A critical, creative UX community: CLUF

Know your professional history. Moving from HCI to UX into a steep valley or ravine.

“In this editorial, I advocate a new form of interactive community publication (…) to respond to new creative emphases within human-focused interaction design practices and research. I have called this CLUF (creatively led user foci), pronounced like the Northern English word clough, meaning a steep valley or ravine. The realities of reflective creative practices are that we can always probe further and explore more as we work down through layers of design practice. CLUF would support a much needed online community of practice around systematic rigorous exploration of creative UX.”

(Gilbert Cockton ~ Journal of Usability Studies Volume 10, Issue 1, November 2014)

User experience without the user is no user experience

Food experience without food is no food experience as well.

“User experience is a method of engineering and design that creates systems to work best for the intended user. In order to design in this way, users must be included in the design process through user research and usability testing. If user research and usability testing are not practiced, then UX is not being practiced.”

(Ashley Karr ~ ACM Interactions Magazine)

UX leadership: The nature of great leaders

To lead the UX tribe, in theory and in practice.

“(…) we’ll discuss the need for great leaders in User Experience, describe some qualities that are characteristic of all great leaders, and consider some unique factors that make a UX leader great. Although UX leaders share many leadership traits with other disciplines – including business, product management, and engineering – leading UX research, strategy, and design requires particular strengths as a leader.”

(Jim Nieters and Pabini Gabriel-Petit ~ UXmatters)

Make user experience a top priority

The message is coming through. Slow, but consistently.

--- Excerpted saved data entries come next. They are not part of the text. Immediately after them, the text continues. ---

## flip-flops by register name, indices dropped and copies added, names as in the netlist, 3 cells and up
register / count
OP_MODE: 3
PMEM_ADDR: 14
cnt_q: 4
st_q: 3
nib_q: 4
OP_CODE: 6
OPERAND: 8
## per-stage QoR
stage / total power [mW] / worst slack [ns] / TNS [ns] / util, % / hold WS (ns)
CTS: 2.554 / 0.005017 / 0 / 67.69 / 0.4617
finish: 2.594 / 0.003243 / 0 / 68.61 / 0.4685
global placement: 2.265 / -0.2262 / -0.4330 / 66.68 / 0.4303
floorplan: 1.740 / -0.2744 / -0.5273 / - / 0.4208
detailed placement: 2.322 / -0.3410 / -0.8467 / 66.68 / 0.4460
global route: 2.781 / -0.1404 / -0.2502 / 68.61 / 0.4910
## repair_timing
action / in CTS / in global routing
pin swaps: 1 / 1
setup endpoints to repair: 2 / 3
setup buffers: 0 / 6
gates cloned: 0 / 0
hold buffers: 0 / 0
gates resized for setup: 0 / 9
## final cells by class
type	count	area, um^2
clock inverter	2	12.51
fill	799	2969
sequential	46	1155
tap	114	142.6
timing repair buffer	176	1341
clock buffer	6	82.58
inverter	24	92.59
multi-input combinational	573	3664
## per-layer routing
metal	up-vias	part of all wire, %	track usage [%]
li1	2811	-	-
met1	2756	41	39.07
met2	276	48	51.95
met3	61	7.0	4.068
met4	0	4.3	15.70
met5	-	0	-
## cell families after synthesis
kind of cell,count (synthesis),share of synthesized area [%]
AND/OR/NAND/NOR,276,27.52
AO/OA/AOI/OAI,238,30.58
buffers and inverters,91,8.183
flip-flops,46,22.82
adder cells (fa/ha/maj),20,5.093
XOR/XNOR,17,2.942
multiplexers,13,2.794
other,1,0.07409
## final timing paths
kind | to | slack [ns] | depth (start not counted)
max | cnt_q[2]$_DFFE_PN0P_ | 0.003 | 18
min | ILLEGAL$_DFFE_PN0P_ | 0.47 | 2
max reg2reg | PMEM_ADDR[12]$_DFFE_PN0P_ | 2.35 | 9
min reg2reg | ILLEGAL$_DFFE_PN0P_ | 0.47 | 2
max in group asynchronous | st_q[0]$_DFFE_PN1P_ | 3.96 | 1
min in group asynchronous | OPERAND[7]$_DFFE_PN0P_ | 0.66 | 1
<file path="config.mk">
export PLATFORM = sky130hd
export DESIGN_NAME = spipc_core
export DESIGN_NICKNAME = d
export VERILOG_FILES = /design/src/design/spipc_pkg.sv /design/src/design/spipc_core.sv /design/src/design/spipc_shifter.sv
export VERILOG_INCLUDE_DIRS = /design/src /design/src/design
export SDC_FILE = /design/constraint.sdc
export NUM_CORES = 1
export LEC_CHECK = 0
export ABC_CLOCK_PERIOD_IN_PS = 7800
export BUFFER_PORTS_ARGS = -buffer_cell sky130_fd_sc_hd__buf_4
export CORE_AREA = 4 4 107 184
export CTS_CLUSTER_DIAMETER = 30
export CTS_CLUSTER_SIZE = 20
export DETAILED_ROUTE_END_ITERATION = 10
export DIE_AREA = 0 0 111 188
export PLACE_DENSITY = 0.73
export REMOVE_ABC_BUFFERS = 1
export SYNTH_ARGS = -nofsm -noshare
export SYNTH_HDL_FRONTEND = slang
export SYNTH_HIERARCHICAL = 1
export SYNTH_SLANG_ARGS = --single-unit
</file>
<file path="constraint.sdc">
create_clock -name sys_clk -period 7.8 [get_ports sys_clk]
set_input_delay 0.39 -clock sys_clk [delete_from_list [all_inputs] [get_ports sys_clk]]
set_output_delay 0.39 -clock sys_clk [all_outputs]
set_load 0.01 [all_outputs]
</file>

“(…) a clear link between a strategic approach to user experience and financial performance. Revenue growth, margins, valuations and share price performance were all higher for these companies relative to their respective peer group. These companies outperform because they provide consistently outstanding user experiences that help their customers succeed.”

(Gabriel Lowy ~ APM Digest)

There is no such thing as UX Design

Like the formats ‘What UX Design can lean from (…)’ or ‘The difference between UX Design and (…)’.

“User experience is an emergent property of an entire organization, not just one group. When user experience is so closely associated with design, it allows non-designers to feel like user experience isn’t their responsibility. This association also sets up designers to fail, because they are given a charter they cannot deliver on.”

(Peter Merholz a.k.a. @peterme)

The making of a UX designer

Learning from the essentials of Greek theatre allways helps any designer for experiences.

“The most successful UX professionals aren’t just good at the basic skills that their profession requires. They are well-rounded, self-aware, empathetic, problem-solving beings. Mastery of these soft skills sets a person apart and makes the difference between being employable and being exceptional. The thing is: many people haven’t really received training to master these skills. There aren’t that many classes that can teach you these skills. But any person who has trained in theater knows that everything you do in theater helps to foster the development of the whole person. And this is how theater has been the making of me as a UX Designer.”